The Cheka was headed by Feliks Dzerzhinskii, a Polish Bolshevik who devoted himself unstintingly to building the organization. Initially comprised entirely of Bolsheviks, the Collegium of the Cheka was reorganized in early January 1918 to include several Left Socialist Revolutionaries who continued to serve even after the withdrawal of their fellow party members from Sovnarkom in March. Among them was Viacheslav Aleksandrovich, who was intimately involved in the brief Left SR uprising in July 1918 during which Dzerzhinskii was placed under arrest. Thereafter, Dzerzhinskii was loyally and ably assisted by Martyn Latsis and Iakov Peters (Latvians of farmer-laborer backgrounds), Jozef Unshlikht and Moisei Uritskii (both Jews), and the Russified Pole, Viacheslav Menzhinskii. All, with the exception of Uritskii, who fell to an assassin’s bullet in August 1918, and Menzhinskii, who succumbed to heart disease in 1934, were to be arrested and perish in Stalin’s purges of 1937-38.

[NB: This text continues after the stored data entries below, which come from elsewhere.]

This design comes from an exercise in tuning for small area, a short achievable clock period and few clock cycles per item on the open sky130 flow, not from production work.
At most, simulation tests tie the RTL to the original design; equivalence was not proved.

## cvdsp_noise
module cvdsp_noise (
    input  wire        clk,
    input  wire        rst,           
    input  wire        start,
    input  wire [1:0]  op,
    input  wire        clk_flag,      
    input  wire        hold_flag,     
    input  wire [2:0]  scale_sel,     
    input  wire [31:0] now,           
    input  wire [7:0]  pot_a,         
    input  wire [7:0]  pot_b,         
    input  wire [7:0]  pot3,          
    input  wire [15:0] raw_a,         
    input  wire [15:0] raw_b,         
    input  wire [31:0] arg,           
    input  wire [31:0] cfg_tmin,      
    input  wire [31:0] cfg_tmax,      
    input  wire [15:0] cfg_ext_thresh,  
    input  wire [31:0] cfg_pulse_us,  
    output wire        done,
    output wire  [13:0] quant_mv,      
    output wire         pulse,         
    output wire  [1:0]  fired,         
    output wire  [31:0] seed,          
    output wire  [13:0] cur_a,         
    output wire  [13:0] cur_b,         
    output wire  [31:0] last_a,        
    output wire  [31:0] last_b,        
    output wire  [2:0]  scale,         
    output wire         armed,         
    output wire  [31:0] pulse_until    
);
Size in the first run: about 260 flip-flops, roughly 420 I/O pins.
clock: 22.0 ns
lec_check: 0
abc_area: 1
cap_margin: 20
core_margin: 2
core_utilization: 40
place_density: 0.6
slew_margin: 20
standard.sh (not shown) runs the stock make flow with config.mk's settings and CLKGATE_MAP_FILE= SYNTH_SCRIPT=/design/flow/synth_recipe.tcl, a recipe that flattens the netlist after the stock synthesis.
==> flow/flow/run.sh <==
#!/bin/bash
# The standard layout, with plain buffers (sky130_fd_sc_hd__buf_2) on the
# ports instead of buffer_ports's default choice, and timing repair asked for
# 9 ns of setup slack at the design's clock period.
# The make output goes to layout.log here; ORFS's per-step logs stay under orfs/logs.
set -euo pipefail
export BUFFER_PORTS_ARGS="-buffer_cell sky130_fd_sc_hd__buf_2"
export SETUP_SLACK_MARGIN=9
bash standard.sh > layout.log 2>&1
The first run completed with no timing, DRC or antenna violations.
Testbench counts at the start, summed over its fixed seeds: cycles 12,000, commands 12,000.
Change:
--- a/flow/design.v
+++ b/flow/design.v
@@ -2236,23 +2236,23 @@
     wire [11:0] r1 = n2 ? x3[11:0] : n1 ? x2[11:0] : x1[11:0];
     wire [11:0] r2 = n2 ? x4[11:0] : n1 ? x3[11:0] : x2[11:0];
     wire [31:0] last_ra = p1_fa ? p1_now : st_last_a;
     wire [31:0] last_rb = p1_fb ? p1_now : st_last_b;
     wire [26:0] cb_a = {cube_booth_hi(pot_a), cube_booth_lo(pot_a)};
     wire [26:0] cb_b = {cube_booth_hi(pot_b), cube_booth_lo(pot_b)};
     wire [32:0] m_span = {1'b0, cfg_tmin} - {1'b0, cfg_tmax};
     wire [31:0] el_a = now - last_ra;
     wire [31:0] el_b = now - last_rb;
     wire [12:0] w  = win_lut(pot3);
     wire [14:0] w2 = {1'b0, w, 1'b0};
-    wire [12:0] w_lo = wlo_lut(pot3);
+    wire [12:0] w_lo = 13'd5000 - w;
     wire [34:0] fa_mx = {{2{m_span[32]}}, m_span};
     wire fa_one0 = cb_a[0];
     wire fa_two0 = cb_a[1];
     wire fa_neg0 = cb_a[2];
     wire [34:0] fa_pp0 = (({35{fa_one0}} & fa_mx) | ({35{fa_two0}} & {fa_mx[33:0], 1'b0})) ^ {35{fa_neg0}};
     wire [49:0] fa_row0 = {{15{1'b0}}, ~fa_pp0[34], fa_pp0[33:0]} << 0;
     wire fa_one1 = cb_a[3];
     wire fa_two1 = cb_a[4];
     wire fa_neg1 = cb_a[5];
     wire [34:0] fa_pp1 = (({35{fa_one1}} & fa_mx) | ({35{fa_two1}} & {fa_mx[33:0], 1'b0})) ^ {35{fa_neg1}};
     wire [49:0] fa_row1 = {{15{1'b0}}, ~fa_pp1[34], fa_pp1[33:0]} << 2;
After rerunning: The new run produced a clean layout; register-to-register slack gets better by 0.52 ns; clock skew is about the same; first-iteration DRC count falls by 6.7%; fmax is about the same; area after synthesis fell by 1.1%; via count came out lower by 1.6%; die area goes down by 1.1%; design area goes down by 1.7%; utilization came out lower by 0.25 points; wire length grows by 3.6%; hold slack hardly moves.
The RTL of the second run of this note was laid out without a check of its function.

cvdsp_noise, a different RTL version from the one above (not shown whole).
Size in the first run: ~260 flip-flops, roughly 0.081 mm² of cells after synthesis.
==> flow/design.v (excerpt) <==
module cvdsp_noise (
    input  wire        clk,
    input  wire        rst,           
    input  wire        start,
    input  wire [1:0]  op,
    input  wire        clk_flag,      
    input  wire        hold_flag,     
    input  wire [2:0]  scale_sel,     
    input  wire [31:0] now,           
    input  wire [7:0]  pot_a,         
    input  wire [7:0]  pot_b,         
    input  wire [7:0]  pot3,          
    input  wire [15:0] raw_a,         
    input  wire [15:0] raw_b,         
    input  wire [31:0] arg,           
    input  wire [31:0] cfg_tmin,      
    input  wire [31:0] cfg_tmax,      
    input  wire [15:0] cfg_ext_thresh,  
    input  wire [31:0] cfg_pulse_us,  
    output wire        done,
    output wire  [13:0] quant_mv,      
    output wire         pulse,         
    output wire  [1:0]  fired,         
    output wire  [31:0] seed,          
    output wire  [13:0] cur_a,         
    output wire  [13:0] cur_b,         
    output wire  [31:0] last_a,        
    output wire  [31:0] last_b,        
    output wire  [2:0]  scale,         
    output wire         armed,         
    output wire  [31:0] pulse_until    
);
export LEC_CHECK = 0
export ABC_AREA = 1
export CAP_MARGIN = 20
export CORE_MARGIN = 2
export CORE_UTILIZATION = 40
export PLACE_DENSITY = 0.6
export SLEW_MARGIN = 20
create_clock -name core_clock -period 22.0 [get_ports {clk}]
Scripts as last shown in full above: flow/flow/run.sh
Edit:
--- a/flow/design.v
+++ b/flow/design.v
@@ -2236,23 +2236,23 @@
     wire [11:0] r1 = n2 ? x3[11:0] : n1 ? x2[11:0] : x1[11:0];
     wire [11:0] r2 = n2 ? x4[11:0] : n1 ? x3[11:0] : x2[11:0];
     wire [31:0] last_ra = p1_fa ? p1_now : st_last_a;
     wire [31:0] last_rb = p1_fb ? p1_now : st_last_b;
     wire [15:0] c_a = cube_lut(pot_a);
     wire [15:0] c_b = cube_lut(pot_b);
     wire [32:0] m_span = {1'b0, cfg_tmin} - {1'b0, cfg_tmax};
     wire [31:0] el_a = now - last_ra;
     wire [31:0] el_b = now - last_rb;
     wire [12:0] w  = win_lut(pot3);
     wire [14:0] w2 = {1'b0, w, 1'b0};
-    wire [12:0] w_lo = wlo_lut(pot3);
+    wire [12:0] w_lo = 13'd5000 - w;
     wire [34:0] fa_mx = {{2{m_span[32]}}, m_span};
     wire [2:0] fa_t0 = {c_a[1], c_a[0], 1'b0};
     wire fa_one0 = fa_t0[1] ^ fa_t0[0];
     wire fa_two0 = (fa_t0 == 3'b100) || (fa_t0 == 3'b011);
     wire fa_neg0 = fa_t0[2];
     wire [34:0] fa_pp0 = (({35{fa_one0}} & fa_mx) | ({35{fa_two0}} & {fa_mx[33:0], 1'b0})) ^ {35{fa_neg0}};
     wire [49:0] fa_row0 = {{15{1'b0}}, ~fa_pp0[34], fa_pp0[33:0]} << 0;
     wire [2:0] fa_t1 = {c_a[3], c_a[2], c_a[1]};
     wire fa_one1 = fa_t1[1] ^ fa_t1[0];
     wire fa_two1 = (fa_t1 == 3'b100) || (fa_t1 == 3'b011);
     wire fa_neg1 = fa_t1[2];
After rerunning: Global-route usage fell by 0.69 points; design area fell by a few percent; routed wire length fell by a few percent; fmax rose slightly; sequential share of layout area rose by 0.16 points; worst setup slack is better by 230 ps; synthesized cell count fell slightly; hold slack is worse by 10 ps; via count fell slightly; die area fell slightly; core utilization fell by 0.54 points; clock skew rose by 15 ps; register-to-register slack is better by 210 ps.
Testbench counts after the change, summed over its fixed seeds: cycles 12,000, commands 12,000.
No functional check of the RTL was part of the first run of this note.

[afterwards: timing with drivers on the ports]
The results above use ideal ports. As a check the final layouts listed here were re-extracted and re-timed, cells and wires unchanged. Step 1, drivers: a clkbuf_16 drives clk and a buf_2 each remaining input, both assumed. Step 2 also shifts input and output timing later by t, the mid clock arrival at the registers, as if the neighbouring blocks saw the same clock. a / b / c = ideal / step 1 / step 2; a / b = the first two.
run | t (ns) | setup WS [ns] | pins driven straight from the clock port
the first run of note 1 | 0.651 | 9.045 / 9.051 / 8.400 | 1
the second run of note 1 | 0.665 | 9.084 / 9.118 / 8.453 | 1
the first run of note 2 | 0.700 | 8.954 / 8.886 / 8.186 | 1
the second run of note 2 | 0.629 | 9.182 / 9.115 / 8.603 | 1
After both steps every run listed still meets setup and hold. For the first run of note 2, which loses most, drivers alone change the setup slack by -0.068 ns; drivers and shift together by -0.768 ns.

With broad powers to investigate and nip in the bud counter-revolutionary plots, speculation and other serious crimes, the Cheka developed a justifiable reputation for ruthlessness. In September 1918, following Uritskii’s assassination and an attempt on Lenin’s life, Sovnarkom authorized the Cheka to step up its operations against counter-revolutionaries and class enemies. Reprisals were swift and extensive. In Petrograd alone, over five hundred executions were carried out. Official figures for 1918 of 6300 executions by the Cheka in twenty provinces are probably an understatement. Many thousands of others were incarcerated in political prisons and concentration camps. The “sword of the revolution” continued to be used unsparingly throughout and beyond the civil war. The disproportionate number of Jews and the presence of women in the Cheka fed anti-semitic and misogynist attitudes among the enemies of Bolshevism and the Soviet government.